Estimating the Impact of Air Movement on Golf Greens Using Spectral Reflectance Mapping.

The installation of turf fans along the perimeter of golf putting greens has become a common practice to alleviate heat stress and poor air circulation. Scientific validation of the impact of incremental increases in air movement is lacking from the literature. Linear sampling across putting greens has demonstrated the distal benefits of decreasing root-zone temperature and increasing rooting depth as surface wind speed increases. However, individualized sampling is time consuming and does not accurately depict benefits across an entire putting green. Researchers have adopted spectral reflectance indices as viable options for objective turfgrass quality measurements, though these data are seldom linked to direct measureable turfgrass attributes. Geo-referenced reflectance data has been utilized to generate turf quality maps across a variety of turf surfaces. The objective of the current study was to demonstrate the utility of using the near-infrared index to predict relative root zone temperatures and root length at unsampled locations on putting greens where fans are utilized. Ground truth samples of root zone temperatures and root length were collected along three 21 m arcs in 3 m increments and marked using an OmniStar corrected GPS.  Reflectance data were collected using a Holland Scientific ACS470 in the red (670nm) red-edge (730nm) and near-infrared NIR (760nm) and transformed using the ratio vegetation index (RVI:  NIR/Red).
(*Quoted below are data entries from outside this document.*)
### src/rtl/serial_arith_pkg.sv
// Shared types and helpers for the bit-serial arithmetic controllers.
package serial_arith_pkg;

    typedef enum logic {
        ST_IDLE = 1'b0,
        ST_RUN  = 1'b1
    } state_t;

    // Bits needed to count 0..w-1; never narrower than one bit.
    function automatic int count_width(input int w);
        return (w < 2) ? 1 : $clog2(w);
    endfunction

endpackage

### src/rtl/serial_adder_ctrl_faob.sv
// One-bit full-adder cell, purely combinational.
module FAOB (
    input  logic A,
    input  logic B,
    input  logic Cin,
    output logic Q,
    output logic Cout
);

    assign Q    = A ^ B ^ Cin;
    assign Cout = (A & B) | (Cin & (A ^ B));

endmodule

### src/rtl/serial_adder_ctrl.sv
// Bit-serial WIDTH-bit adder: operands go LSB-first through one FAOB cell,
// the carry rides in a flop, and the parallel result is posted with a DONE pulse.
//
// state   | meaning
// ST_IDLE | waiting for START; result registers hold the last sum
// ST_RUN  | one operand bit per clock through the full-adder cell
module serial_adder_ctrl
    import serial_arith_pkg::*;
#(
    parameter int WIDTH = 8
) (
    input  logic             CLOCK_50,
    input  logic             RESET_InHigh,
    input  logic             START_In,
    input  logic [WIDTH-1:0] A_In,
    input  logic [WIDTH-1:0] B_In,
    input  logic             CIN_In,
    output logic             BUSY_Out,
    output logic             DONE_Out,
    output logic [WIDTH-1:0] SUM_Out,
    output logic             COUT_Out
);

    localparam int CW = count_width(WIDTH);
    localparam logic [CW-1:0] LAST_CNT = CW'(WIDTH - 1);

    state_t           state_q, state_d;
    logic [CW-1:0]    count_q, count_d;
    logic             carry_q, carry_d;
    logic [WIDTH-1:0] a_sh_q, a_sh_d;
    logic [WIDTH-1:0] b_sh_q, b_sh_d;
    // Only the upper WIDTH-1 sum bits need storing; the newest bit comes from the cell.
    logic [WIDTH-2:0] s_sh_q, s_sh_d;
    logic [WIDTH-1:0] sum_q, sum_d;
    logic             cout_q, cout_d;
    logic             done_q, done_d;

    logic             fa_q;
    logic             fa_cout;
    logic [WIDTH-1:0] sum_nxt;

    FAOB u_faob (
        .A    (a_sh_q[0]),
        .B    (b_sh_q[0]),
        .Cin  (carry_q),
        .Q    (fa_q),
        .Cout (fa_cout)
    );

    assign sum_nxt = {fa_q, s_sh_q};

    always_comb begin
        state_d = state_q;
        count_d = count_q;
        carry_d = carry_q;
        a_sh_d  = a_sh_q;
        b_sh_d  = b_sh_q;
        s_sh_d  = s_sh_q;
        sum_d   = sum_q;
        cout_d  = cout_q;
        done_d  = 1'b0;

        case (state_q)
            ST_IDLE: begin
                if (START_In) begin
                    a_sh_d  = A_In;
                    b_sh_d  = B_In;
                    carry_d = CIN_In;
                    count_d = '0;
                    state_d = ST_RUN;
                end
            end
            ST_RUN: begin
                a_sh_d  = a_sh_q >> 1;
                b_sh_d  = b_sh_q >> 1;
                s_sh_d  = sum_nxt[WIDTH-1:1];
                carry_d = fa_cout;
                count_d = count_q + CW'(1);
                if (count_q == LAST_CNT) begin
                    sum_d   = sum_nxt;
                    cout_d  = fa_cout;
                    done_d  = 1'b1;
                    count_d = '0;
                    state_d = ST_IDLE;
                end
            end
            default: state_d = ST_IDLE;
        endcase
    end

    always_ff @(posedge CLOCK_50) begin
        if (RESET_InHigh) begin
            state_q <= ST_IDLE;
            count_q <= '0;
            carry_q <= 1'b0;
            a_sh_q  <= '0;
            b_sh_q  <= '0;
            s_sh_q  <= '0;
            sum_q   <= '0;
            cout_q  <= 1'b0;
            done_q  <= 1'b0;
        end else begin
            state_q <= state_d;
            count_q <= count_d;
            carry_q <= carry_d;
            a_sh_q  <= a_sh_d;
            b_sh_q  <= b_sh_d;
            s_sh_q  <= s_sh_d;
            sum_q   <= sum_d;
            cout_q  <= cout_d;
            done_q  <= done_d;
        end
    end

    assign BUSY_Out = (state_q == ST_RUN);
    assign DONE_Out = done_q;
    assign SUM_Out  = sum_q;
    assign COUT_Out = cout_q;

endmodule

### config.mk
export PLATFORM = sky130hd
export DESIGN_NAME = serial_adder_ctrl
export DESIGN_NICKNAME = d
export VERILOG_FILES = /design/src/rtl/serial_arith_pkg.sv /design/src/rtl/serial_adder_ctrl_faob.sv /design/src/rtl/serial_adder_ctrl.sv
export SDC_FILE = /design/constraint.sdc
export NUM_CORES = 1
export LEC_CHECK = 0
export BUFFER_PORTS_ARGS = -buffer_cell sky130_fd_sc_hd__buf_2
export CAP_MARGIN = 20
export CORE_UTILIZATION = 61
export CTS_BUF_LIST = sky130_fd_sc_hd__clkbuf_8
export DETAILED_ROUTE_END_ITERATION = 10
export PLACE_DENSITY = 0.95
export SETUP_SLACK_MARGIN = 0.05
export SLEW_MARGIN = 20
export SYNTH_ARGS = -nofsm -noshare
export SYNTH_HDL_FRONTEND = slang
export SYNTH_SLANG_ARGS = --single-unit
### constraint.sdc
create_clock -name CLOCK_50 -period 2.21 [get_ports CLOCK_50]
set_clock_uncertainty 0.1 [all_clocks]
set_input_delay 0.3315 -clock CLOCK_50 [delete_from_list [all_inputs] [get_ports CLOCK_50]]
set_output_delay 0.3315 -clock CLOCK_50 [all_outputs]
set_load 0.05 [all_outputs]
After elaboration in Yosys (flattened, before gate mapping)
Index checks and enable logic that the tools add are counted.
- flip-flop bits (word level): 38
- latch bits: 0
- memory bits (writable): 0
- memory bits (read-only): 0
- bits of input ports: 20
- output and inout bits: 11
- memories: 0
- add/subtract/negate cells: 1
- $mul: 0
- divide/modulo/power cells: 0
- $lt $le $gt $ge: 0
- equal/unequal tests: 2
- shift-type cells: 0
- muxes and demuxes: 13
- bitwise gates (word level): 6
- reductions and logical operators: 2
- operators by type and width (cell ; count):
    $pmux 8 s2 ; 2
    $mux 8 ; 2
    $mux 3 ; 2
    $pmux 3 s2 ; 1
    $mux 1 ; 4
    $pmux 1 s2 ; 2
    $add 3x1->3 const B ; 1
    $eq 3x3->1 const B ; 1
    $and 1x1->1 ; 2
    $ne 2x2->1 const B ; 1
    $reduce_and 2->1 ; 1
    $reduce_or 2->1 ; 1
    $xor 1x1->1 ; 2
    $not 1->1 ; 1
    $or 1x1->1 ; 1

Logic depth before layout (Yosys ltp)
Gate-level depths: netlist of run 1.
- depth after elaboration: 4
- depth in mapped cells: 6

Hierarchy
Synthesis of run 1 repeated with hierarchy kept, for this count alone.
- cells, all modules: 160
- area total of the unflattened synthesis: 1644.1 µm²
- modules (own cells, without submodules) (module ; times used ; cells each ; area each (µm²) ; seq. area each (µm²)):
    serial_adder_ctrl ; 1 ; 159 ; 1624.1 ; 760.7
    FAOB ; 1 ; 1 ; 20.0 ; 0.0

Worst setup path after synthesis of run 1
No wires, ideal clock.
- path type: reg-to-reg
- start: reg state_q (netlist: BUSY_Out)
- end: reg s_sh_q[2]
- library setup time: 0.128 ns
- arrival time: 1.275 ns
- slack: 0.707 ns
- cell stages (with the launch flop): 5
- buffers on the path: 2
- period minus slack after synthesis: 1.503 ns
- cells stage by stage: dfxtp_1 -> buf_6 -> buf_4 -> mux2i_1 -> nor2_1
- RTL lines (what ; line ; RTL):
    start, declared ; serial_adder_ctrl.sv:27 ; state_t state_q, state_d;
    start signal, assigned ; serial_adder_ctrl.sv:103 ; state_q <= state_d;
    end signal, assigned ; serial_adder_ctrl.sv:108 ; s_sh_q <= s_sh_d;
    end, declared ; serial_adder_ctrl.sv:33 ; logic [WIDTH-2:0] s_sh_q, s_sh_d;

Final worst setup path of run 1
- start: reg state_q (netlist: BUSY_Out)
- end: out BUSY_Out
- RTL lines (what ; line ; RTL):
    end, declared ; serial_adder_ctrl.sv:18 ; output logic BUSY_Out,
No word-level cell between the ends.

==> flow_metrics.env, run 1 <==
export IMPL_critPathLaunchType="flop"
export IMPL_cts_root_buf="clkbuf_8"
export IMPL_grt_max_degree=39
export IMPL_clock_path_buffers=2
export IMPL_drt_total_wl_mm=3.16
export IMPL_core_um2=2520
export IMPL_io_buffer_count=30
export IMPL_nFillCells=201
export IMPL_gp_congestion=0.692
export IMPL_async_flop_share_pct=0
export IMPL_layout_min_cycle_time_ns=1.87
export IMPL_p_leak_nw=0.818
export IMPL_yosys_top_cells_area="dfxtp_1 46%, mux2i_1 15%, a211oi_1 7.3%"
export IMPL_crit_type="reg -> out"
export IMPL_setup_violations=0
export IMPL_clock_sinks=38
export IMPL_ys_types=20
export IMPL_vias_per_cell=5.62
export IMPL_internal_power_w=0.00103
export IMPL_yosysMostFrequentCell="dfxtp_1"
export IMPL_rsz0062_at_grt="false"
export IMPL_drt_iter0_markers=22
export IMPL_status="finished clean"
export IMPL_cp_top_family="flip-flops"
export IMPL_ctsResizeCount=0
export IMPL_worst_setup_path_end_kind="output port"
export IMPL_maxCapViolCount=0
export IMPL_synth_edf_count=0
export IMPL_ant_nets=0
export IMPL_initial_core_util_pct=65.2
export IMPL_grt_pass1_wl_mm=4.89
export IMPL_slew_viol_final=0
export IMPL_powerDensity_nw_per_um2=742
export IMPL_dr_pass1_iters=4
export IMPL_hp_class="in -> reg"
export IMPL_synth_seq_cells=38
export IMPL_worstPathBufferInverterCount=1
export IMPL_synth_area_leader_cell="dfxtp_1"
export IMPL_pin_count=31
export IMPL_p_comb_share_pct=10.2
export IMPL_yosysSeqAreaShare_pct=46.3
export IMPL_crit_fanout=25
export IMPL_final_area_um2=1860
export IMPL_crit_arrival_ns=1.44
export IMPL_cts_setup_buffers=0
export IMPL_drive_above_1_share_pct=26.9
export IMPL_synth_flop_cell="dfxtp_1"
export IMPL_dp_hpwl_mm=2.17
export IMPL_period_share_pct=84.5
export IMPL_antenna_found_initial=0
export IMPL_netlist_area_leader_share_pct=46.3
export IMPL_die_x_um=53.9
export IMPL_cts_htree_levels=2
export IMPL_fmax_mhz=536
export IMPL_cts_buffers=5
export IMPL_remaining_drc_errors=0
export IMPL_peakVddDrop_v=0.000670
export IMPL_max_slew_margin_pct=55.6
export IMPL_worst_pin_slew_ns=0.665
export IMPL_die_area_um2=2910
export IMPL_required_ns=1.78
export IMPL_syn_area_um2=1640
export IMPL_grt_pass1_vias=1062
export IMPL_p_seq_share_pct=53.9
export IMPL_netSwitchingFraction_pct=25.2
export IMPL_fp_row_count=18
export IMPL_path_clk_slew_ns=0.08
export IMPL_finalHoldViolCount=0
export IMPL_cts_tree="built"
export IMPL_grtUsageTotal_pct=24.7
export IMPL_yosys_top_cells_count="38 x dfxtp_1, 24 x mux2i_1, 16 x a211oi_1, 15 x nor2b_1, 12 x a21oi_1"
export IMPL_avgSynthCellArea_um2=10.3
export IMPL_holdWs_ns=0.252
export IMPL_tns_ns=0
export IMPL_dr_total_vias=1214
export IMPL_worst_path_max_delay_cell="dfxtp_1"
export IMPL_insertion_delay_ns=0.29
export IMPL_die_h_um=53.9
export IMPL_crit_chain="buf_2"
export IMPL_nNetsFinal=209
export IMPL_yosysWarnings=0
export IMPL_holdBufCountCts=0
export IMPL_slowest_delay_ns=0.75
export IMPL_synth_fp_nets=184
export IMPL_place_area_um2=1760
export IMPL_grt_overflow_total=0
export IMPL_synthCells=160
export IMPL_diodes=0
export IMPL_power_frac_clock_pct=35.9
export IMPL_p_sw_w=0.000347
export IMPL_areaGrowthSynthToFinish_pct=13.1
export IMPL_wl_per_cell_um=14.6
-- worst paths after layout --
kind                  start         end  slack (ns)  cells past startpoint
hold / removal      B_In[7]   b_sh_q[7]        0.25                      3
setup reg to reg   BUSY_Out   a_sh_q[6]        0.47                      2
hold reg to reg   s_sh_q[0]  SUM_Out[0]        0.38                      2
setup / recovery   BUSY_Out    BUSY_Out        0.34                      1
-- cell type report --
type,count,area [um2],area share (%)
clock buffer,6,82.6,4.44
clock inverter,2,12.5,0.673
inverter,1,3.75,0.202
multi-input combinational,107,797,42.9
sequential,38,761,40.9
tap,30,37.5,2.02
timing repair buffer,32,165,8.88
-- through the flow --
stage               std cells  utilization [%]  power, W  setup slack [ns]
floorplan                 160                -  0.000859             0.707
global placement          208             69.9  0.000886             0.662
detailed placement        208             69.9  0.000898             0.506
CTS                       216             73.7   0.00139             0.355
global route              216             73.7   0.00143             0.275
finish                    216             73.7   0.00138             0.343
-- cells by family (layout without fill, tap and decap cells) --
group / count (synthesis) / count (layout) / share of synthesized area [%]
multiplexers: 24 / 24 / 14.6
flip-flops: 38 / 38 / 46.3
adder cells (fa/ha/maj): 4 / 4 / 3.50
buffers and inverters: 15 / 41 / 5.25
AND/OR/NAND/NOR: 42 / 42 / 13.9
AO/OA/AOI/OAI: 37 / 37 / 16.4
-- metal layers --
metal | track usage (%) | part of all wire [%] | wire length [um] | vias to the layer above
met5 | 0 | 0 | 0 | -
met1 | 28.2 | 45 | 1430 | 571
met2 | 42.0 | 50 | 1570 | 23
li1 | - | - | - | 614
met3 | 8.47 | 4.0 | 128 | 6
met4 | 9.21 | 1.2 | 39 | 0
-- layout by cell type, fill, tap and decap left out, types with 2 or more instances in the layout --
| cell type | instances |
|---|---|
| dfxtp_1 | 38 |
| buf_2 | 30 |
| mux2i_1 | 24 |
| a211oi_1 | 16 |
| nor2b_1 | 15 |
| a21oi_1 | 12 |
| nand3_1 | 9 |
| a21bo_2 | 9 |
| nor2_1 | 9 |
| clkbuf_8 | 6 |
| nand2_1 | 3 |
| or3b_1 | 3 |
| ha_1 | 3 |
| nor3_1 | 2 |
| buf_4 | 2 |
-- flip-flops by register name (all words and copies together), names as in the netlist --
name	flops
BUSY_Out	1
COUT_Out	1
DONE_Out	1
SUM_Out	8
a_sh_q	8
b_sh_q	8
carry_q	1
count_q	3
s_sh_q	7
-- power groups by stage --
stage          clock network (W)  logic [W]  registers (W)
3_5_place_dp                   0   0.000140       0.000758
2_1_floorplan                  0   0.000108       0.000752
3_3_place_gp                   0   0.000131       0.000755
4_1_cts                 0.000503   0.000141       0.000742
6_report                0.000495   0.000141       0.000743
5_1_grt                 0.000534   0.000153       0.000747
Power figures use the tool's default switching activity.
==> run 2: changes to the inputs <==
- CORE_UTILIZATION: 61 -> 56
- PLACE_DENSITY: 0.95 -> 0.91
- clock period: 2.21 -> 1.9 ns (I/O delays scaled with it)
==> run 2 against run 1 <==
Final cell count rose by 0.93%. Die area rose by 8.6%. Setup slack got worse by 0.18 ns. First-iteration DRC count rose by 27%. Critical path type unchanged.
==> flow_metrics.env, run 2 (same netlist as run 1, synthesis figures left out) <==
export IMPL_status="finished clean"
export IMPL_postLayoutSetupSlackWorst_ns=0.162
export IMPL_final_cells=218
export IMPL_gp_congestion=0.713
export IMPL_io_buffer_count=30
export IMPL_cts_buffers=5
export IMPL_dr_pass1_iters=4
export IMPL_holdBufCountCts=0
export IMPL_diodes=0
export IMPL_remaining_drc_errors=0
export IMPL_rsz0062_at_grt="false"
export IMPL_slew_viol_final=0
export IMPL_clock_sinks=38
export IMPL_cts_setup_buffers=0
export IMPL_dr_total_vias=1194
export IMPL_cts_tree="built"
export IMPL_nNetsFinal=210
export IMPL_cts_root_buf="clkbuf_8"
export IMPL_clock_path_buffers=2
export IMPL_crit_type="reg -> out"
export IMPL_hp_class="in -> reg"
export IMPL_grt_busiest_layer="met2"
export IMPL_crit_fanout=22
export IMPL_final_cell_mix="38 x dfxtp_1, 30 x buf_2, 24 x mux2i_1, 16 x a211oi_1, 15 x nor2b_1"
export IMPL_grt_pass1_vias=1120
export IMPL_nFillCells=214
export IMPL_worst_setup_path_end_kind="output port"
export IMPL_peakVddDrop_v=0.000719
export IMPL_wl_per_cell_um=13.3
export IMPL_critPathLaunchType="flop"
export IMPL_finalHoldViolCount=0
export IMPL_cp_top_family="flip-flops"
export IMPL_worstHoldEndpoint="b_sh_q[7]"
export IMPL_die_x_um=56.2
export IMPL_fp_row_count=19
export IMPL_place_area_um2=1770
export IMPL_antenna_found_initial=0
export IMPL_initial_core_util_pct=59.6
export IMPL_hold_start="B_In[7]"
export IMPL_place_inst=210
export IMPL_crit_arrival_ns=1.35
export IMPL_worst_path_max_delay_cell="dfxtp_1"
export IMPL_grt_max_degree=39
export IMPL_worst_pin_slew_ns=0.652
export IMPL_grt_overflow_total=0
export IMPL_layout_min_cycle_time_ns=1.74
export IMPL_powerDensity_nw_per_um2=839
export IMPL_max_slew_margin_pct=56.5
export IMPL_vias_per_cell=5.48
export IMPL_ctsResizeCount=0
export IMPL_min_path_cells=3
export IMPL_worstPathBufferInverterCount=1
export IMPL_grt_pass1_wl_mm=4.89
export IMPL_areaGrowthSynthToFinish_pct=13.4
export IMPL_drt_iter0_markers=28
export IMPL_drive_above_1_share_pct=26.7
export IMPL_p_leak_nw=0.828
export IMPL_grtUsageTotal_pct=19.6
export IMPL_core_um2=2760
export IMPL_maxCapViolCount=0
export IMPL_die_area_um2=3160
export IMPL_fmax_mhz=575
export IMPL_die_h_um=56.2
export IMPL_crit_chain="buf_2"
export IMPL_rr_endpoint="carry_q"
export IMPL_holdWs_ns=0.242
export IMPL_r2r_start="BUSY_Out"
export IMPL_reg2regPathDepth=2
export IMPL_pin_count=31
export IMPL_met1_usage_pct=24.7
export IMPL_final_common_cell="dfxtp_1"
export IMPL_setup_violations=0
export IMPL_rrSetupSlack_ns=0.27
export IMPL_pre_cts_slack_ns=0.269
export IMPL_grt_util_met3_pct=5.58
export IMPL_grt_use_met2_pct=32.3
export IMPL_cts_htree_levels=2
export IMPL_drt_total_wl_mm=2.91
export IMPL_final_area_um2=1860
export IMPL_period_share_pct=91.5
export IMPL_tns_ns=0
export IMPL_insertion_delay_ns=0.28
export IMPL_required_ns=1.51
export IMPL_cp_num_cells=1
export IMPL_ant_nets=0
export IMPL_path_clk_slew_ns=0.07
export IMPL_slowest_delay_ns=0.70
## run 2: cell count changes in the layout (fill, tap and decap cells not counted), sizes merged
cell / change
buf: +1
inv: +1
clkinvlp: -1
## run 2: how the worst max path moves through the flow
stage	start	end
floorplan	BUSY_Out	s_sh_q[2]
global placement	count_q[0]	SUM_Out[1]
detailed placement	count_q[0]	SUM_Out[6]
CTS	BUSY_Out	BUSY_Out
global route	BUSY_Out	BUSY_Out
finish	BUSY_Out	BUSY_Out
## run 2: metrics by stage
stage | util [%] | power [W]
CTS | 67.6 | 0.00158
floorplan | - | 0.000999
finish | 67.6 | 0.00156
global placement | 64.3 | 0.00103
detailed placement | 64.3 | 0.00104
global route | 67.6 | 0.00164
## run 2: tightest hold or removal path: cells and delay by family
kind,cells,cell delay [ns]
and+or+nand+nor,1,0.14
muxes,1,0.06
buffers and inverters,1,0.08
## run 2: layout make-up
class / count / area, um2 / share of cell area (%)
Sequential cell: 38 / 761 / 40.8
Timing Repair Buffer: 33 / 173 / 9.26
Clock inverter: 2 / 8.76 / 0.470
Clock buffer: 6 / 82.6 / 4.43
Multi-Input combinational cell: 107 / 797 / 42.8
Tap cell: 31 / 38.8 / 2.08
Inverter: 1 / 3.75 / 0.201
## run 2: routing by layer
metal / vias up / part of all wire [%]
met4: 0 / 0.45
li1: 618 / -
met2: 19 / 51
met1: 555 / 44
met5: - / 0
met3: 2 / 4.2
## run 2: report_power, final
group          switching (W)  internal (W)  leakage [nW]  total [W]
Sequential         0.0000282      0.000834         0.311   0.000862
Combinational      0.0000853     0.0000769         0.465   0.000162
Clock               0.000253      0.000287        0.0524   0.000540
These data were correlated with root zone temperatures and root length, with a random subset of ground truth samples retained for accuracy assessments.  Preliminary results indicate a strong negative correlation exists between RVI and root zone temperatures (r = -0.91- -0.93) and moderate relationship exists between RVI and root length (r = 0.58 – 0.62).  Regression results explained from 59-86% of the variability in root zone temperatures and approximately 34% of the variability in rooting depth.  Results were used to create surface maps of root length and root zone temperatures for entire greens with a minimum of 15 ground truth samples collected per green.